Work instruction: Nothing outside the range below should be printed. Output exactly the lines from the line with "buf_4 | 67 | 503.0" to the line with "a32oi_1 | 87 | 762.0", both included.

Stored data:
· · · · ·

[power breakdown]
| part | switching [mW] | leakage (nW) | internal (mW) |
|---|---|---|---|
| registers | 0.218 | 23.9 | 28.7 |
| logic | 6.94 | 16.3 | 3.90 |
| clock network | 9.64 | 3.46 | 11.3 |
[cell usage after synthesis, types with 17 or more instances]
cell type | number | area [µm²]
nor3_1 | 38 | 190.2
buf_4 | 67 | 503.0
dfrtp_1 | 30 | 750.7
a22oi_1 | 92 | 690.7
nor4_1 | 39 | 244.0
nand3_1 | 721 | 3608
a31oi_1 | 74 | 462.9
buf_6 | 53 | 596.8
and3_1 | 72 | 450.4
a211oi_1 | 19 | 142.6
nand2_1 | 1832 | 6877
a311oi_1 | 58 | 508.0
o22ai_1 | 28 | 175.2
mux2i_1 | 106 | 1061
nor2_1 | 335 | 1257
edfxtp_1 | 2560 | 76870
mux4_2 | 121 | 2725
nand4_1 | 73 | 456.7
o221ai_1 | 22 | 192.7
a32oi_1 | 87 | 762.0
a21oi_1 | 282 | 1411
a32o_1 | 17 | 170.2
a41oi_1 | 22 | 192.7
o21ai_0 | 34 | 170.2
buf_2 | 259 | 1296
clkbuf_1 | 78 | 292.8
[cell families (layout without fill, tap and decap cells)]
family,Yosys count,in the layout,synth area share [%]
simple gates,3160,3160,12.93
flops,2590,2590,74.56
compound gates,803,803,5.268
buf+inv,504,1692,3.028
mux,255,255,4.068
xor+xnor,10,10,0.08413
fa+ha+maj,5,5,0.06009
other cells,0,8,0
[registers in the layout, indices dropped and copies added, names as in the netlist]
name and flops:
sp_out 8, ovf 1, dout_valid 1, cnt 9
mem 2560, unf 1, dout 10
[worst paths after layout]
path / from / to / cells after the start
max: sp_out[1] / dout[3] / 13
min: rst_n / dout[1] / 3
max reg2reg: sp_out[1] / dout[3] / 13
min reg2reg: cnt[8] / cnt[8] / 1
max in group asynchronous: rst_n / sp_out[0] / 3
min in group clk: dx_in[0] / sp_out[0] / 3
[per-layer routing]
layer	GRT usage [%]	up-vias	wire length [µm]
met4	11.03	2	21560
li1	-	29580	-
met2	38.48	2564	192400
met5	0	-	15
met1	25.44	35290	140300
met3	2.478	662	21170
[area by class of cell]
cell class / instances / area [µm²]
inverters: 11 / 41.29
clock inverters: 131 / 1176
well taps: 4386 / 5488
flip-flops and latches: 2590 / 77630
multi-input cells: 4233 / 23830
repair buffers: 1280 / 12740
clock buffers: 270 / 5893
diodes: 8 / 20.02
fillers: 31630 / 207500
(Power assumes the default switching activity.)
File: src/rtl/mix_sched_pkg.sv
// Shared definitions for the TS/EMM/DDR mixer slot scheduler.
package mix_sched_pkg;

    typedef enum logic [1:0] {
        ST_IDLE  = 2'd0,
        ST_GRANT = 2'd1,
        ST_GAP   = 2'd2
    } state_t;

    localparam int GNT_TS  = 0;
    localparam int GNT_DDR = 1;
    localparam int GNT_EMM = 2;

    localparam int GAP_CYC_DEF  = 8;
    localparam int SLOT_TMO_DEF = 64;

endpackage

File: src/rtl/emm_token_bucket.sv
// EMM insertion rate limiter: period counter feeding a saturating token bucket.
module emm_token_bucket #(
    parameter int TOK_W   = 3,
    parameter int MAX_TOK = 4,
    parameter int PER_W   = 16
) (
    input  logic             clk,
    input  logic             rst,
    input  logic [PER_W-1:0] emm_period,
    input  logic             consume,
    output logic [TOK_W-1:0] tokens,
    output logic             avail
);

    localparam logic [TOK_W-1:0] TOK_MAX = TOK_W'(MAX_TOK);

    logic [PER_W-1:0] cnt;
    logic [PER_W-1:0] per_q;
    logic [TOK_W-1:0] tok;
    logic             unlimited;
    logic             restart;
    logic             add;
    logic             take;

    assign unlimited = (emm_period == '0);
    assign restart   = (emm_period != per_q);
    assign add       = !unlimited && !restart && (cnt == emm_period - PER_W'(1));
    assign take      = !unlimited && consume && (tok != '0);

    // Unlimited mode parks the level at MAX_TOK so the reported level is full.
    always_ff @(posedge clk or negedge rst) begin
        if (!rst) begin
            cnt   <= '0;
            per_q <= '0;
            tok   <= '0;
        end else begin
            per_q <= emm_period;
            if (unlimited || restart || add)
                cnt <= '0;
            else
                cnt <= cnt + PER_W'(1);

            if (unlimited)
                tok <= TOK_MAX;
            else if (add && !take && tok != TOK_MAX)
                tok <= tok + TOK_W'(1);
            else if (take && !add)
                tok <= tok - TOK_W'(1);
        end
    end

    assign tokens = tok;
    assign avail  = unlimited || (tok != '0);

endmodule

File: src/rtl/mix_slot_sched.sv
// Slot scheduler for the TS/EMM/DDR output mixer: priority arbitration,
// EMM rate limiting, DDR anti-starvation, slot timeout and inter-slot gap.
module mix_slot_sched
    import mix_sched_pkg::*;
#(
    parameter int GAP_CYC  = GAP_CYC_DEF,
    parameter int SLOT_TMO = SLOT_TMO_DEF,
    parameter int TOK_W    = 3,
    parameter int MAX_TOK  = 4,
    parameter int PER_W    = 16
) (
    input  logic             clk,
    input  logic             rst,
    input  logic             req_ts,
    input  logic             req_emm,
    input  logic             req_ddr,
    input  logic             slot_done,
    input  logic [PER_W-1:0] emm_period,
    input  logic [3:0]       ddr_weight,
    output logic [2:0]       gnt,
    output logic             gnt_vld,
    output logic             busy,
    output logic [TOK_W-1:0] emm_tokens,
    output logic             timeout_err
);

    localparam int GAP_W = $clog2(GAP_CYC + 1);
    localparam int TMO_W = $clog2(SLOT_TMO + 1);
    // The IDLE arbitration cycle is the last gnt-low cycle of the gap, so GAP
    // itself lasts GAP_CYC-1 cycles and re-grant lands GAP_CYC+1 after slot_done.
    localparam logic [GAP_W-1:0] GAP_LAST = GAP_W'((GAP_CYC > 1) ? GAP_CYC - 2 : 0);
    localparam logic [TMO_W-1:0] TMO_LAST = TMO_W'(SLOT_TMO - 1);

    state_t           state, state_d;
    logic [2:0]       sel;
    logic             tmo_fire;
    logic             force_ddr;
    logic             emm_avail;
    logic [3:0]       starve_cnt;
    logic [GAP_W-1:0] gap_cnt;
    logic [TMO_W-1:0] tmo_cnt;

    emm_token_bucket #(
        .TOK_W   (TOK_W),
        .MAX_TOK (MAX_TOK),
        .PER_W   (PER_W)
    ) u_bucket (
        .clk        (clk),
        .rst        (rst),
        .emm_period (emm_period),
        .consume    (state == ST_IDLE && sel[GNT_EMM]),
        .tokens     (emm_tokens),
        .avail      (emm_avail)
    );

    assign force_ddr = req_ddr && (ddr_weight != 4'd0) && (starve_cnt >= ddr_weight);

    always_comb begin
        state_d  = state;
        sel      = '0;
        tmo_fire = 1'b0;
        unique case (state)
            ST_IDLE: begin
                if (force_ddr)               sel[GNT_DDR] = 1'b1;
                else if (req_ts)             sel[GNT_TS]  = 1'b1;
                else if (req_emm && emm_avail) sel[GNT_EMM] = 1'b1;
                else if (req_ddr)            sel[GNT_DDR] = 1'b1;
                if (sel != '0) state_d = ST_GRANT;
            end
            ST_GRANT: begin
                if (slot_done) begin
                    state_d = ST_GAP;
                end else if (tmo_cnt == TMO_LAST) begin
                    state_d  = ST_GAP;
                    tmo_fire = 1'b1;
                end
            end
            ST_GAP: begin
                if (gap_cnt == GAP_LAST) state_d = ST_IDLE;
            end
            default: state_d = ST_IDLE;
        endcase
    end

    always_ff @(posedge clk or negedge rst) begin
        if (!rst) begin
            state       <= ST_IDLE;
            gnt         <= '0;
            gnt_vld     <= 1'b0;
            timeout_err <= 1'b0;
            starve_cnt  <= '0;
            gap_cnt     <= '0;
            tmo_cnt     <= '0;
        end else begin
            state       <= state_d;
            gnt_vld     <= (state == ST_IDLE) && (sel != '0);
            timeout_err <= tmo_fire;
            if (state == ST_IDLE)
                gnt <= sel;
            else if (state_d != ST_GRANT)
                gnt <= '0;
            tmo_cnt <= (state == ST_GRANT) ? tmo_cnt + TMO_W'(1) : '0;
            gap_cnt <= (state == ST_GAP)   ? gap_cnt + GAP_W'(1) : '0;
            if (state == ST_IDLE) begin
                if (sel[GNT_DDR] || !req_ddr)
                    starve_cnt <= '0;
                else if (sel != '0 && starve_cnt != 4'hF)
                    starve_cnt <= starve_cnt + 4'd1;
            end
        end
    end

    assign busy = (state != ST_IDLE);

endmodule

· · · · ·

Output of the exercise:
buf_4 | 67 | 503.0
dfrtp_1 | 30 | 750.7
a22oi_1 | 92 | 690.7
nor4_1 | 39 | 244.0
nand3_1 | 721 | 3608
a31oi_1 | 74 | 462.9
buf_6 | 53 | 596.8
and3_1 | 72 | 450.4
a211oi_1 | 19 | 142.6
nand2_1 | 1832 | 6877
a311oi_1 | 58 | 508.0
o22ai_1 | 28 | 175.2
mux2i_1 | 106 | 1061
nor2_1 | 335 | 1257
edfxtp_1 | 2560 | 76870
mux4_2 | 121 | 2725
nand4_1 | 73 | 456.7
o221ai_1 | 22 | 192.7
a32oi_1 | 87 | 762.0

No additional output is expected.